### The task:
Each line from the start of the records through the line containing "repair buffers | 119 | 604.3 | 0.09779" is to be transcribed exactly, and no other line is to be included.

### Exercise input:
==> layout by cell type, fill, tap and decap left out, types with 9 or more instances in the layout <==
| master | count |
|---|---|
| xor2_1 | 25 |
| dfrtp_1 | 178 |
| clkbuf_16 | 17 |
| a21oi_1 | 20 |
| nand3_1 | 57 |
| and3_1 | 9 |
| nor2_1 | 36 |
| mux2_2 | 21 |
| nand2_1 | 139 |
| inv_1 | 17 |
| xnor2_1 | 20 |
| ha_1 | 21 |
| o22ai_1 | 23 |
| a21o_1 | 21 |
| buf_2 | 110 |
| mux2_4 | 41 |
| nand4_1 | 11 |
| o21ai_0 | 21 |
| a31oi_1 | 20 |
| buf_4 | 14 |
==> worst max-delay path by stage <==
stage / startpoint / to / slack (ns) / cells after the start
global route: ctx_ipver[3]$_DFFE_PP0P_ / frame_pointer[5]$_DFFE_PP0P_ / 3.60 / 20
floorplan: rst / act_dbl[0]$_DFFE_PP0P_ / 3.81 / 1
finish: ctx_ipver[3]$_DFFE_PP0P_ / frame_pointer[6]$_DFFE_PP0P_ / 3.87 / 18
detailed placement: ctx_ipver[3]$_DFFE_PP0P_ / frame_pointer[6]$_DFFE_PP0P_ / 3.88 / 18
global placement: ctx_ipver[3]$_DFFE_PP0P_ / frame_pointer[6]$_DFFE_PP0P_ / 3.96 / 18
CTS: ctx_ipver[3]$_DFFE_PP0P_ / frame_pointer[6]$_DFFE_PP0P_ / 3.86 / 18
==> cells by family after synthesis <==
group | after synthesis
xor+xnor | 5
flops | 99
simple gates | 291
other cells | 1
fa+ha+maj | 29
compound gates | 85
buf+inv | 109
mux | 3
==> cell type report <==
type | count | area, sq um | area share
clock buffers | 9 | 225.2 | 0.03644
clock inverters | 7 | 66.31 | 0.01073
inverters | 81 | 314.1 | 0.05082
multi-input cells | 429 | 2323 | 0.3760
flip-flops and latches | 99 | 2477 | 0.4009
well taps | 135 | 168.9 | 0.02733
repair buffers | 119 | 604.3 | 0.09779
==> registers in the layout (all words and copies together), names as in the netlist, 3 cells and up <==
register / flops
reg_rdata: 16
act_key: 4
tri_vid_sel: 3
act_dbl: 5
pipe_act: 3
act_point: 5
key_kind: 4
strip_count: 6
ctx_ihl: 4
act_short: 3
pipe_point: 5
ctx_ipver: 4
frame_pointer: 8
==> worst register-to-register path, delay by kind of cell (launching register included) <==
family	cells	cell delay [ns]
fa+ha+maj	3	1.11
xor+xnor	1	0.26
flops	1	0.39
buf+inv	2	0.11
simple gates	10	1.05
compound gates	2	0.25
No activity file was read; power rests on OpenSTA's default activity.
**src/design/mcsmp_pkg.sv**
```systemverilog
`default_nettype none

package mcsmp_pkg;

  // ----------------------------------------------------------------
  // bus shape
  // ----------------------------------------------------------------
  localparam int ADDR_W = 5;
  localparam int DATA_W = 8;

  typedef logic [ADDR_W-1:0] mcsmp_addr_t;
  typedef logic [DATA_W-1:0] mcsmp_data_t;

  typedef struct packed {
    logic        wr;
    logic        rd;
    mcsmp_addr_t addr;
    mcsmp_data_t wdata;
  } mcsmp_bus_t;

  // ----------------------------------------------------------------
  // register map (byte addresses)
  // ----------------------------------------------------------------
  localparam mcsmp_addr_t CLK_MODE_A_ADDR  = 5'h00;
  localparam mcsmp_addr_t CLK_MODE_B_ADDR  = 5'h01;
  localparam mcsmp_addr_t CLK_MODE_C_ADDR  = 5'h02;
  localparam mcsmp_addr_t PLL_CTRL_ADDR    = 5'h03;
  localparam mcsmp_addr_t PERIPH_CLK_ADDR  = 5'h04;
  localparam mcsmp_addr_t CAN_CLK_ADDR     = 5'h05;
  localparam mcsmp_addr_t PROC_MODE_A_ADDR = 5'h06;
  localparam mcsmp_addr_t PROC_MODE_B_ADDR = 5'h07;
  localparam mcsmp_addr_t PROC_MODE_C_ADDR = 5'h08;
  localparam mcsmp_addr_t TIMER_B2_ADDR    = 5'h09;
  localparam mcsmp_addr_t INV_CTRL_A_ADDR  = 5'h0A;
  localparam mcsmp_addr_t INV_CTRL_B_ADDR  = 5'h0B;
  localparam mcsmp_addr_t PORT7_DIR_ADDR   = 5'h0C;
  localparam mcsmp_addr_t PORT9_DIR_ADDR   = 5'h0D;
  localparam mcsmp_addr_t SERIAL3_ADDR     = 5'h0E;
  localparam mcsmp_addr_t SERIAL4_ADDR     = 5'h0F;
  localparam mcsmp_addr_t SERIAL5_ADDR     = 5'h10;
  localparam mcsmp_addr_t SERIAL6_ADDR     = 5'h11;
  localparam mcsmp_addr_t PROTECT_ADDR     = 5'h12;
  localparam int          NUM_REGS         = 18;

  localparam mcsmp_data_t REG_RESET        = 8'h00;
  localparam logic [2:0]  PROTECT_RESET    = 3'h0;

  // ----------------------------------------------------------------
  // field positions
  // ----------------------------------------------------------------
  localparam int WAIT_PERIPH_STOP_BIT = 2;
  localparam int MAIN_CLK_STOP_BIT    = 5;
  localparam int SUB_CLK_SELECT_BIT   = 7;
  localparam int OSC_DET_ENABLE_BIT   = 0;
  localparam int OSC_SRC_SELECT_BIT   = 1;
  localparam int DETECTED_FLAG_BIT    = 2;
  localparam int MAIN_STOPPED_BIT     = 3;
  localparam int DET_ACTION_BIT       = 7;
  localparam int PLL_SELECT_BIT       = 7;
  localparam int CLOCK_PROTECT_BIT    = 0;
  localparam int MODE_PROTECT_BIT     = 1;
  localparam int PORT_PROTECT_BIT     = 2;
  localparam mcsmp_data_t CLK_MODE_C_SW_MASK = 8'h83;

  // ----------------------------------------------------------------
  // timing
  // ----------------------------------------------------------------
  localparam int CLK_PERIOD_NS    = 10;
  localparam int STOP_TIMEOUT_NS  = 1000;
  localparam int STOP_TIMEOUT_CYC = (STOP_TIMEOUT_NS + CLK_PERIOD_NS - 1) / CLK_PERIOD_NS;

  typedef enum logic [1:0] {CPU_MAIN, CPU_PLL, CPU_SUB, CPU_ONCHIP} mcsmp_cpu_src_t;

  // protect bit that must be 1 for a write to land, none for open registers
  function automatic logic [2:0] guardOf(input mcsmp_addr_t addr);
    guardOf = 3'h0;
    if (addr <= CAN_CLK_ADDR) guardOf = 3'h1;
    else if (addr <= INV_CTRL_B_ADDR) guardOf = 3'h2;
    else if (addr <= SERIAL6_ADDR) guardOf = 3'h4;
  endfunction

endpackage

`default_nettype wire

```
**src/design/mcsmp_osc_detect.sv**
```systemverilog
`default_nettype none

module mcsmp_osc_detect #(
  parameter int TIMEOUT = mcsmp_pkg::STOP_TIMEOUT_CYC
) (
  input  wire logic mclk,
  input  wire logic sys_rst,
  input  wire logic oscActivity,
  output var  logic stopEvt_q,
  output var  logic restartEvt_q
);
  import mcsmp_pkg::*;

  localparam int CW = $clog2(TIMEOUT + 1);
  localparam logic [CW-1:0] LIMIT = CW'(TIMEOUT);

  logic          prevAct_q, prevAct_d;
  logic [CW-1:0] idleCnt_q, idleCnt_d;
  logic          stopped_q, stopped_d;
  logic          stopEvt_d, restartEvt_d;
  logic          toggled;

  // ----------------------------------------------------------------
  // idle timer: no toggle for TIMEOUT cycles means the oscillator stopped
  // ----------------------------------------------------------------
  always_comb begin
    toggled   = oscActivity ^ prevAct_q;
    prevAct_d = oscActivity;
    idleCnt_d = idleCnt_q;
    if (toggled) begin
      idleCnt_d = '0;
    end else if (idleCnt_q != LIMIT) begin
      idleCnt_d = idleCnt_q + CW'(1);
    end
    stopped_d    = toggled ? 1'b0 : ((idleCnt_d == LIMIT) ? 1'b1 : stopped_q);
    stopEvt_d    = stopped_d & ~stopped_q;
    restartEvt_d = ~stopped_d & stopped_q;
  end

  always_ff @(posedge mclk or posedge sys_rst) begin
    if (sys_rst) begin
      prevAct_q    <= 1'b0;
      idleCnt_q    <= '0;
      stopped_q    <= 1'b0;
      stopEvt_q    <= 1'b0;
      restartEvt_q <= 1'b0;
    end else begin
      prevAct_q    <= prevAct_d;
      idleCnt_q    <= idleCnt_d;
      stopped_q    <= stopped_d;
      stopEvt_q    <= stopEvt_d;
      restartEvt_q <= restartEvt_d;
    end
  end

endmodule // mcsmp_osc_detect

`default_nettype wire

```
**src/design/mcsmp_protect.sv**
```systemverilog
`default_nettype none

module mcsmp_protect (
  input  wire logic                   mclk,
  input  wire logic                   sys_rst,
  input  wire mcsmp_pkg::mcsmp_bus_t  bus,
  output var  logic [2:0]             prot_q
);
  import mcsmp_pkg::*;

  logic [2:0] prot_d;

  // ----------------------------------------------------------------
  // write protect control
  // ----------------------------------------------------------------
  always_comb begin
    prot_d = prot_q;
    if (bus.wr && bus.addr == PROTECT_ADDR) begin
      prot_d = bus.wdata[2:0];
    end else if (bus.wr) begin
      prot_d[PORT_PROTECT_BIT] = 1'b0;
    end
  end

  always_ff @(posedge mclk or posedge sys_rst) begin
    if (sys_rst) begin
      prot_q <= PROTECT_RESET;
    end else begin
      prot_q <= prot_d;
    end
  end

  port_serial_protect_bit_auto_a: assert property (@(posedge mclk) disable iff (sys_rst)
    bus.wr && bus.addr != PROTECT_ADDR |=> !prot_q[PORT_PROTECT_BIT])
    else $error("port protect bit survived a write");

  prc01_sticky_a: assert property (@(posedge mclk) disable iff (sys_rst)
    !(bus.wr && bus.addr == PROTECT_ADDR) |=> prot_q[1:0] == $past(prot_q[1:0]))
    else $error("clock or mode protect bit changed without a write");

endmodule // mcsmp_protect

`default_nettype wire

```
**src/design/mcsmp_clock_monitor.sv**
```systemverilog
// Contract
// - detect action select: 0 requests a device reset, 1 requests the detection interrupt.
// - no detection action of any kind while detection enable is 0.
// - main-source halt in interrupt mode: interrupt, start on-chip oscillator, switch CPU and peripherals.
// - that halt sets source select, detected flag and stopped status to 1.
// - PLL-source halt: interrupt, detected and stopped set, source select left for software.
// - restart: interrupt, detected flag 1, stopped status 0, source select unchanged.
// - detection interrupt shares the watchdog request line; software reads detected flag.
// - detected flag set with the request; while 1 further requests blocked; write 0 re-enables.
// - halt in low speed mode: CPU stays on sub clock, peripherals move to on-chip.
// - clock protect bit guards the clock mode, PLL and prescaler registers.
// - mode protect bit guards processor mode, timer B2 special and inverter registers.
// - port protect bit guards port 7/9 direction and serial 3 to 6 control.
// - port protect bit returns to 0 on the next write to any address other than the protect register.
// - clock and mode protect bits change only by explicit software write.
`default_nettype none

module mcsmp_clock_monitor #(
  parameter int STOP_TIMEOUT = mcsmp_pkg::STOP_TIMEOUT_CYC
) (
  input  wire logic                      mclk,
  input  wire logic                      sys_rst,
  input  wire mcsmp_pkg::mcsmp_bus_t     bus,
  output var  mcsmp_pkg::mcsmp_data_t    rdData_q,
  input  wire logic                      oscActivity,
  input  wire logic                      watchdogReq,
  output var  logic                      sharedNmiReq_q,
  output var  logic                      detectIrq_q,
  output var  logic                      oscResetReq_q,
  output var  mcsmp_pkg::mcsmp_cpu_src_t cpuClkSrc_q,
  output var  logic                      periphOnChip_q,
  output var  logic                      mainClkStop_q,
  output var  logic                      waitPeriphStop_q
);
  import mcsmp_pkg::*;

  mcsmp_data_t    regs_q [NUM_REGS];
  mcsmp_data_t    regs_d [NUM_REGS];
  logic [2:0]     prot_q;
  logic           stopEvt, restartEvt;
  logic           lowFallback_q, lowFallback_d;
  logic           detectIrq_d, oscResetReq_d, sharedNmiReq_d;
  mcsmp_data_t    rdData_d;
  mcsmp_cpu_src_t cpuClkSrc_d;
  logic           periphOnChip_d;
  logic           wrAllowed;
  logic           detEnable, actionIrq, flagSet, lowSpeed, pllSel, srcSel;
  logic           accepted, stopTaken, restartTaken;

  // ----------------------------------------------------------------
  // helpers
  // ----------------------------------------------------------------
  mcsmp_osc_detect #(
    .TIMEOUT (STOP_TIMEOUT)
  ) u_detect (
    .mclk         (mclk),
    .sys_rst      (sys_rst),
    .oscActivity  (oscActivity),
    .stopEvt_q    (stopEvt),
    .restartEvt_q (restartEvt)
  );

  mcsmp_protect u_protect (
    .mclk    (mclk),
    .sys_rst (sys_rst),
    .bus     (bus),
    .prot_q  (prot_q)
  );

  // ----------------------------------------------------------------
  // decode of current settings
  // ----------------------------------------------------------------
  always_comb begin
    detEnable = regs_q[CLK_MODE_C_ADDR][OSC_DET_ENABLE_BIT];
    actionIrq = regs_q[CLK_MODE_C_ADDR][DET_ACTION_BIT];
    flagSet   = regs_q[CLK_MODE_C_ADDR][DETECTED_FLAG_BIT];
    srcSel    = regs_q[CLK_MODE_C_ADDR][OSC_SRC_SELECT_BIT];
    lowSpeed  = regs_q[CLK_MODE_A_ADDR][SUB_CLK_SELECT_BIT];
    pllSel    = regs_q[PLL_CTRL_ADDR][PLL_SELECT_BIT];
    wrAllowed = bus.wr && bus.addr < PROTECT_ADDR &&
                (guardOf(bus.addr) == 3'h0 || (guardOf(bus.addr) & prot_q) != 3'h0);
    accepted     = detEnable && (stopEvt || restartEvt);
    stopTaken    = accepted && actionIrq && stopEvt;
    restartTaken = accepted && actionIrq && restartEvt;
  end

  // ----------------------------------------------------------------
  // register file and detection state
  // ----------------------------------------------------------------
  always_comb begin
    regs_d        = regs_q;
    lowFallback_d = lowFallback_q;
    if (wrAllowed) begin
      if (bus.addr == CLK_MODE_C_ADDR) begin
        regs_d[CLK_MODE_C_ADDR] = (bus.wdata & CLK_MODE_C_SW_MASK) |
                                  (regs_q[CLK_MODE_C_ADDR] & ~CLK_MODE_C_SW_MASK);
        regs_d[CLK_MODE_C_ADDR][DETECTED_FLAG_BIT] = flagSet & bus.wdata[DETECTED_FLAG_BIT];
        lowFallback_d = 1'b0;
      end else begin
        regs_d[bus.addr] = bus.wdata;
      end
    end
    // hardware updates win over a software write in the same cycle
    if (stopTaken) begin
      regs_d[CLK_MODE_C_ADDR][DETECTED_FLAG_BIT] = 1'b1;
      regs_d[CLK_MODE_C_ADDR][MAIN_STOPPED_BIT]  = 1'b1;
      if (lowSpeed) begin
        lowFallback_d = 1'b1;
      end else if (!pllSel) begin
        regs_d[CLK_MODE_C_ADDR][OSC_SRC_SELECT_BIT] = 1'b1;
      end
    end
    if (restartTaken) begin
      regs_d[CLK_MODE_C_ADDR][DETECTED_FLAG_BIT] = 1'b1;
      regs_d[CLK_MODE_C_ADDR][MAIN_STOPPED_BIT]  = 1'b0;
    end
  end

  always_ff @(posedge mclk or posedge sys_rst) begin
    if (sys_rst) begin
      for (int i = 0; i < NUM_REGS; i++) begin
        regs_q[i] <= REG_RESET;
      end
      lowFallback_q <= 1'b0;
    end else begin
      regs_q        <= regs_d;
      lowFallback_q <= lowFallback_d;
    end
  end

  // ----------------------------------------------------------------
  // requests, clock routing and read data
  // ----------------------------------------------------------------
  always_comb begin
    detectIrq_d    = (stopTaken || restartTaken) && !flagSet;
    oscResetReq_d  = accepted && !actionIrq;
    sharedNmiReq_d = detectIrq_d || watchdogReq;
    if (regs_d[CLK_MODE_A_ADDR][SUB_CLK_SELECT_BIT]) begin
      cpuClkSrc_d = CPU_SUB;
    end else if (regs_d[CLK_MODE_C_ADDR][OSC_SRC_SELECT_BIT]) begin
      cpuClkSrc_d = CPU_ONCHIP;
    end else if (regs_d[PLL_CTRL_ADDR][PLL_SELECT_BIT]) begin
      cpuClkSrc_d = CPU_PLL;
    end else begin
      cpuClkSrc_d = CPU_MAIN;
    end
    periphOnChip_d = regs_d[CLK_MODE_C_ADDR][OSC_SRC_SELECT_BIT] || lowFallback_d;
    rdData_d = 8'h00;
    if (bus.rd) begin
      if (bus.addr == PROTECT_ADDR) begin
        rdData_d = {5'h00, prot_q};
      end else if (bus.addr < PROTECT_ADDR) begin
        rdData_d = regs_q[bus.addr];
      end
    end
  end

  always_ff @(posedge mclk or posedge sys_rst) begin
    if (sys_rst) begin
      rdData_q         <= 8'h00;
      detectIrq_q      <= 1'b0;
      oscResetReq_q    <= 1'b0;
      sharedNmiReq_q   <= 1'b0;
      cpuClkSrc_q      <= CPU_MAIN;
      periphOnChip_q   <= 1'b0;
      mainClkStop_q    <= 1'b0;
      waitPeriphStop_q <= 1'b0;
    end else begin
      rdData_q         <= rdData_d;
      detectIrq_q      <= detectIrq_d;
      oscResetReq_q    <= oscResetReq_d;
      sharedNmiReq_q   <= sharedNmiReq_d;
      cpuClkSrc_q      <= cpuClkSrc_d;
      periphOnChip_q   <= periphOnChip_d;
      mainClkStop_q    <= regs_d[CLK_MODE_A_ADDR][MAIN_CLK_STOP_BIT];
      waitPeriphStop_q <= regs_d[CLK_MODE_A_ADDR][WAIT_PERIPH_STOP_BIT];
    end
  end

  // ----------------------------------------------------------------
  // checks
  // ----------------------------------------------------------------
  reset_mode_a: assert property (@(posedge mclk) disable iff (sys_rst)
    oscResetReq_q |-> $past(!actionIrq) && !detectIrq_q)
    else $error("reset request raised in interrupt mode");

  enable_gates_a: assert property (@(posedge mclk) disable iff (sys_rst)
    (detectIrq_q || oscResetReq_q) |-> $past(detEnable))
    else $error("detection acted while disabled");

  main_stop_switch_a: assert property (@(posedge mclk) disable iff (sys_rst)
    stopTaken && !lowSpeed && !pllSel && !flagSet |=> detectIrq_q && cpuClkSrc_q == CPU_ONCHIP && periphOnChip_q)
    else $error("main clock halt did not fall back to on-chip oscillator");

  stop_flags_a: assert property (@(posedge mclk) disable iff (sys_rst)
    stopTaken && !lowSpeed && !pllSel |=>
      regs_q[CLK_MODE_C_ADDR][OSC_SRC_SELECT_BIT] && regs_q[CLK_MODE_C_ADDR][DETECTED_FLAG_BIT]
      && regs_q[CLK_MODE_C_ADDR][MAIN_STOPPED_BIT])
    else $error("halt flags not set");

  pll_keeps_sel_a: assert property (@(posedge mclk) disable iff (sys_rst)
    stopTaken && pllSel && !lowSpeed && !(bus.wr && bus.addr == CLK_MODE_C_ADDR) |=>
      regs_q[CLK_MODE_C_ADDR][OSC_SRC_SELECT_BIT] == $past(srcSel)
      && regs_q[CLK_MODE_C_ADDR][MAIN_STOPPED_BIT])
    else $error("source select moved on a pll-source halt");

  restart_status_a: assert property (@(posedge mclk) disable iff (sys_rst)
    restartTaken && !(bus.wr && bus.addr == CLK_MODE_C_ADDR) |=>
      !regs_q[CLK_MODE_C_ADDR][MAIN_STOPPED_BIT] && regs_q[CLK_MODE_C_ADDR][DETECTED_FLAG_BIT]
      && regs_q[CLK_MODE_C_ADDR][OSC_SRC_SELECT_BIT] == $past(srcSel))
    else $error("restart status wrong");

  shared_line_a: assert property (@(posedge mclk) disable iff (sys_rst)
    detectIrq_q |-> sharedNmiReq_q)
    else $error("detection request missing on shared line");

  flag_blocks_a: assert property (@(posedge mclk) disable iff (sys_rst)
    detectIrq_q |-> $past(!flagSet) ##1 !detectIrq_q)
    else $error("detection request while flag set");

  low_speed_a: assert property (@(posedge mclk) disable iff (sys_rst)
    stopTaken && lowSpeed && !bus.wr |=> cpuClkSrc_q == CPU_SUB && periphOnChip_q)
    else $error("low speed halt routed clocks wrongly");

  guard_ignore_a: assert property (@(posedge mclk) disable iff (sys_rst)
    bus.wr && bus.addr == PORT7_DIR_ADDR && !prot_q[PORT_PROTECT_BIT] |=>
      regs_q[PORT7_DIR_ADDR] == $past(regs_q[PORT7_DIR_ADDR]))
    else $error("guarded register written while protected");

  // ----------------------------------------------------------------
  // checks: register guards and request routing
  // ----------------------------------------------------------------
  clk_guard_a: assert property (@(posedge mclk) disable iff (sys_rst)
    bus.wr && bus.addr == PLL_CTRL_ADDR && !prot_q[CLOCK_PROTECT_BIT] |=>
      regs_q[PLL_CTRL_ADDR] == $past(regs_q[PLL_CTRL_ADDR]))
    else $error("clock register written while protected");

  clk_write_a: assert property (@(posedge mclk) disable iff (sys_rst)
    bus.wr && bus.addr == PERIPH_CLK_ADDR && prot_q[CLOCK_PROTECT_BIT] |=>
      regs_q[PERIPH_CLK_ADDR] == $past(bus.wdata))
    else $error("enabled clock register write lost");

  mode_guard_a: assert property (@(posedge mclk) disable iff (sys_rst)
    bus.wr && bus.addr == PROC_MODE_A_ADDR && !prot_q[MODE_PROTECT_BIT] |=>
      regs_q[PROC_MODE_A_ADDR] == $past(regs_q[PROC_MODE_A_ADDR]))
    else $error("mode register written while protected");

  mode_write_a: assert property (@(posedge mclk) disable iff (sys_rst)
    bus.wr && bus.addr == TIMER_B2_ADDR && prot_q[MODE_PROTECT_BIT] |=>
      regs_q[TIMER_B2_ADDR] == $past(bus.wdata))
    else $error("enabled mode register write lost");

  serial_guard_a: assert property (@(posedge mclk) disable iff (sys_rst)
    bus.wr && bus.addr == SERIAL6_ADDR && !prot_q[PORT_PROTECT_BIT] |=>
      regs_q[SERIAL6_ADDR] == $past(regs_q[SERIAL6_ADDR]))
    else $error("serial register written while protected");

  port_write_a: assert property (@(posedge mclk) disable iff (sys_rst)
    bus.wr && bus.addr == PORT9_DIR_ADDR && prot_q[PORT_PROTECT_BIT] |=>
      regs_q[PORT9_DIR_ADDR] == $past(bus.wdata))
    else $error("enabled port register write lost");

  stopped_frozen_a: assert property (@(posedge mclk) disable iff (sys_rst)
    !detEnable |=> $stable(regs_q[CLK_MODE_C_ADDR][MAIN_STOPPED_BIT]))
    else $error("stopped status moved while detection disabled");

  irq_no_reset_a: assert property (@(posedge mclk) disable iff (sys_rst)
    accepted && actionIrq |=> !oscResetReq_q)
    else $error("reset request raised in interrupt mode");

  reset_req_a: assert property (@(posedge mclk) disable iff (sys_rst)
    accepted && !actionIrq |=> oscResetReq_q && !detectIrq_q)
    else $error("reset mode event gave no reset request");

  flag_with_req_a: assert property (@(posedge mclk) disable iff (sys_rst)
    detectIrq_q |-> regs_q[CLK_MODE_C_ADDR][DETECTED_FLAG_BIT])
    else $error("detected flag not set with the request");

  restart_irq_a: assert property (@(posedge mclk) disable iff (sys_rst)
    restartTaken && !flagSet |=> detectIrq_q)
    else $error("restart raised no request");

  pll_irq_a: assert property (@(posedge mclk) disable iff (sys_rst)
    stopTaken && pllSel && !lowSpeed && !srcSel && !flagSet && !bus.wr |=>
      detectIrq_q && cpuClkSrc_q == CPU_PLL)
    else $error("pll-source halt routed wrongly");

  watchdog_share_a: assert property (@(posedge mclk) disable iff (sys_rst)
    watchdogReq |=> sharedNmiReq_q)
    else $error("watchdog request missing on shared line");

  stop_irq_c: cover property (@(posedge mclk) disable iff (sys_rst) stopTaken && !flagSet);
  restart_irq_c: cover property (@(posedge mclk) disable iff (sys_rst) restartTaken && !flagSet);
  reset_req_c: cover property (@(posedge mclk) disable iff (sys_rst) oscResetReq_q);
  low_speed_c: cover property (@(posedge mclk) disable iff (sys_rst) stopTaken && lowSpeed);
  pll_halt_c: cover property (@(posedge mclk) disable iff (sys_rst) stopTaken && pllSel);

endmodule // mcsmp_clock_monitor

`default_nettype wire

```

### Reply to the task:
==> layout by cell type, fill, tap and decap left out, types with 9 or more instances in the layout <==
| master | count |
|---|---|
| xor2_1 | 25 |
| dfrtp_1 | 178 |
| clkbuf_16 | 17 |
| a21oi_1 | 20 |
| nand3_1 | 57 |
| and3_1 | 9 |
| nor2_1 | 36 |
| mux2_2 | 21 |
| nand2_1 | 139 |
| inv_1 | 17 |
| xnor2_1 | 20 |
| ha_1 | 21 |
| o22ai_1 | 23 |
| a21o_1 | 21 |
| buf_2 | 110 |
| mux2_4 | 41 |
| nand4_1 | 11 |
| o21ai_0 | 21 |
| a31oi_1 | 20 |
| buf_4 | 14 |
==> worst max-delay path by stage <==
stage / startpoint / to / slack (ns) / cells after the start
global route: ctx_ipver[3]$_DFFE_PP0P_ / frame_pointer[5]$_DFFE_PP0P_ / 3.60 / 20
floorplan: rst / act_dbl[0]$_DFFE_PP0P_ / 3.81 / 1
finish: ctx_ipver[3]$_DFFE_PP0P_ / frame_pointer[6]$_DFFE_PP0P_ / 3.87 / 18
detailed placement: ctx_ipver[3]$_DFFE_PP0P_ / frame_pointer[6]$_DFFE_PP0P_ / 3.88 / 18
global placement: ctx_ipver[3]$_DFFE_PP0P_ / frame_pointer[6]$_DFFE_PP0P_ / 3.96 / 18
CTS: ctx_ipver[3]$_DFFE_PP0P_ / frame_pointer[6]$_DFFE_PP0P_ / 3.86 / 18
==> cells by family after synthesis <==
group | after synthesis
xor+xnor | 5
flops | 99
simple gates | 291
other cells | 1
fa+ha+maj | 29
compound gates | 85
buf+inv | 109
mux | 3
==> cell type report <==
type | count | area, sq um | area share
clock buffers | 9 | 225.2 | 0.03644
clock inverters | 7 | 66.31 | 0.01073
inverters | 81 | 314.1 | 0.05082
multi-input cells | 429 | 2323 | 0.3760
flip-flops and latches | 99 | 2477 | 0.4009
well taps | 135 | 168.9 | 0.02733
repair buffers | 119 | 604.3 | 0.09779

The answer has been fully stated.